Definition: Disease may progress at any infected site. As the lesion enlarges, the central part tends to undergo necrosis. When the inflammation erodes into a bronchus, the infectious necrotic material, which is initially solid, may liquify and be evacuated, either to other bronchi or to the environment, leaving a cavity.

Active stages: This picture of a multilobular consolidation shows central necrosis (between arrows). After liquifaction, this material could be discharged into an airway. Note also the small, white, satellite, centrilobular nodules, which represent past bronchial and bronchiolar spread.

The faint lines (single arrow) represent interlobular septa thought to be widened by edema. A centrilobular nodule lies just to the left of the arrow. Note that the septal lines surround the nodule to form a polygon that defines the lobule.



CT correlations: This CT from another patient shows some of the changes described above in the slice of lung.


The oldest lesion is an irregular, mass-like consolidation with central cavitation anteriorly on the right. Several other focal consolidations, one cavitary and two bordering the fissure, are also present. Architectural distortion about the large cavity, and focal retraction of the major fissure adjacent to a focal consolidation are consistent with fibrosis. These consolidations likely developed from coalescence of centrilobular nodules.
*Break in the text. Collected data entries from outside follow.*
## src/rtl/countdown5_seq.sv

```systemverilog
// countdown5_seq: iteration counter / controller for the multi-cycle datapath.
// Loads the upstream operand on start, steps it toward the terminal value
// (0 counting down, all-ones counting up), then pulses done together with
// reg_en so the upstream operand register captures its next value.
module countdown5_seq #(
    parameter int unsigned WIDTH = 32'd5,
    parameter bit          UP    = 1'b0
) (
    input  logic             clk,
    input  logic             rst,
    input  logic             start,
    input  logic [WIDTH-1:0] a,
    input  logic             step,
    input  logic             clr,
    output logic [WIDTH-1:0] cnt,
    output logic             busy,
    output logic             done,
    output logic             zero,
    output logic             reg_en
);

    // Terminal value and the value one count before it in the count direction.
    localparam logic [WIDTH-1:0] TERM     = UP ? {WIDTH{1'b1}} : {WIDTH{1'b0}};
    localparam logic [WIDTH-1:0] PRE_TERM = UP ? {{(WIDTH-1){1'b1}}, 1'b0}
                                               : {{(WIDTH-1){1'b0}}, 1'b1};

    typedef enum logic [1:0] {
        IDLE = 2'd0,
        RUN  = 2'd1,
        DONE = 2'd2
    } state_t;

    state_t           state_r;
    state_t           state_next_s;
    logic [WIDTH-1:0] cnt_r;
    logic [WIDTH-1:0] cnt_next_s;
    logic             busy_r;
    logic             done_r;
    logic             reg_en_r;

    // One count toward the terminal value; modulo 2^WIDTH by construction.
    function automatic logic [WIDTH-1:0] count_step(input logic [WIDTH-1:0] value);
        logic [WIDTH-1:0] one;
        one = {{(WIDTH-1){1'b0}}, 1'b1};
        if (UP) begin
            count_step = value + one;
        end else begin
            count_step = value - one;
        end
    endfunction

    // Next-state and next-count decode; clr always wins over start/step.
    always_comb begin
        state_next_s = state_r;
        cnt_next_s   = cnt_r;
        case (state_r)
            IDLE: begin
                if (clr) begin
                    state_next_s = IDLE;
                    cnt_next_s   = {WIDTH{1'b0}};
                end else if (start) begin
                    cnt_next_s = a;
                    if (a == TERM) begin
                        state_next_s = DONE;
                    end else begin
                        state_next_s = RUN;
                    end
                end else begin
                    state_next_s = IDLE;
                    cnt_next_s   = cnt_r;
                end
            end
            RUN: begin
                if (clr) begin
                    state_next_s = IDLE;
                    cnt_next_s   = {WIDTH{1'b0}};
                end else if (step) begin
                    cnt_next_s = count_step(cnt_r);
                    if (cnt_r == PRE_TERM) begin
                        state_next_s = DONE;
                    end else begin
                        state_next_s = RUN;
                    end
                end else begin
                    state_next_s = RUN;
                    cnt_next_s   = cnt_r;
                end
            end
            DONE: begin
                // The done cycle itself is already committed in the output
                // registers; clr only affects where we land afterwards.
                state_next_s = IDLE;
                if (clr) begin
                    cnt_next_s = {WIDTH{1'b0}};
                end else begin
                    cnt_next_s = cnt_r;
                end
            end
            default: begin
                state_next_s = IDLE;
                cnt_next_s   = {WIDTH{1'b0}};
            end
        endcase
    end

    // State, count and registered status outputs; async reset clears all at once.
    always_ff @(posedge clk or negedge rst) begin
        if (!rst) begin
            state_r  <= IDLE;
            cnt_r    <= {WIDTH{1'b0}};
            busy_r   <= 1'b0;
            done_r   <= 1'b0;
            reg_en_r <= 1'b0;
        end else begin
            state_r  <= state_next_s;
            cnt_r    <= cnt_next_s;
            busy_r   <= (state_next_s != IDLE);
            done_r   <= (state_next_s == DONE);
            reg_en_r <= (state_next_s == DONE);
        end
    end

    assign cnt    = cnt_r;
    assign busy   = busy_r;
    assign done   = done_r;
    assign reg_en = reg_en_r;
    assign zero   = (cnt_r == TERM);

endmodule

```
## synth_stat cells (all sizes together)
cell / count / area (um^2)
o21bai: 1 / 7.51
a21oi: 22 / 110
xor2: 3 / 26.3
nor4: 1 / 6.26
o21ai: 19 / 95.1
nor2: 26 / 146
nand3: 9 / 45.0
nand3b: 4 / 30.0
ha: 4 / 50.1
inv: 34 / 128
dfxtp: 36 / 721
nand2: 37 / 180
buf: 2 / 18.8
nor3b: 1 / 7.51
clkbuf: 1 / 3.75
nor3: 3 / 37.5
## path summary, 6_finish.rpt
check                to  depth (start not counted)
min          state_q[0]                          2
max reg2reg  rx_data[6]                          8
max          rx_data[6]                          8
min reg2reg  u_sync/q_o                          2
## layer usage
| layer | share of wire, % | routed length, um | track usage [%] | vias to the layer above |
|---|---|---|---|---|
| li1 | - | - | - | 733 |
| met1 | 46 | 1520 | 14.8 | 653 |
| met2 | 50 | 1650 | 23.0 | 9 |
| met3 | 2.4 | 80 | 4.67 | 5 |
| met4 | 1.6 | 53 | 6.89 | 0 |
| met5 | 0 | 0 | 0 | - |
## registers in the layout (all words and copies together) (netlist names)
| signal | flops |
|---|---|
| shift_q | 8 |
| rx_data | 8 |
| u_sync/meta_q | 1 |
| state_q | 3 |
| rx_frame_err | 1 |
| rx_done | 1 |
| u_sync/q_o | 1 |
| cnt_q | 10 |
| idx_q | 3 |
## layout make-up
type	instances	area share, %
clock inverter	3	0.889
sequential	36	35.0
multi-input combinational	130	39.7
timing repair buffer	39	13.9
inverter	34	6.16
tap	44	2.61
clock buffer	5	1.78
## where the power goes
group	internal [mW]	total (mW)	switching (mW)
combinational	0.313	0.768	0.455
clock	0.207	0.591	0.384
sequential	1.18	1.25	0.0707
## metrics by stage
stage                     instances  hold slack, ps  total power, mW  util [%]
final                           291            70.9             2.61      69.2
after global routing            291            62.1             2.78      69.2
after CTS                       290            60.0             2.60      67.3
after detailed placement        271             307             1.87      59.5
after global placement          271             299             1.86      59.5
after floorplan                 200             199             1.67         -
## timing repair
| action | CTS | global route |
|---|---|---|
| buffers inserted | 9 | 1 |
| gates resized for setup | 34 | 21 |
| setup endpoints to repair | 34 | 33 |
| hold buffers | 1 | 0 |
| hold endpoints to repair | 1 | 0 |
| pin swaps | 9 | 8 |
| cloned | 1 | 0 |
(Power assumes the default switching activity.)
More recent endobronchial spread of tuberculosis is seen as the smaller, branching opacities, which represent diseased bronchi/ioles, and the small centrilobular nodules (2-4 mm), which represent bronchiolar/acinar disease. As these become confluent, larger macronodules may form, as seen as a solitary nodule in the left upper lobe.


Note also the bronchi in the medial RUL, which have thickened walls and dilated lumens consistent with bronchiectasis [1].


Histologic correlations: A low-power view of an entire histologic section shows pleura at the top.


The arrow marks a centrilobular nodule that is coalescing with two similar nodules below it to form a macronodule. The dark blue center represents lumenal exudate.

The macronodules enlarge and merge to form the larger consolidations with irregular margins, which represent continuing endobronchial spread of disease.


High resolution CT may show a ground-glass appearance around consolidated regions corresponding to the pale bluish alveolitis adjacent to the consolidations [1].


1. Hatipoglu O, Osma E, Manisali M, Ucan E, Balci P, Akkoclu A, Akpinar O, et al. High resolution computed tomographic findings in pulmonary tuberculosis. Thorax 1996; 51:397-402.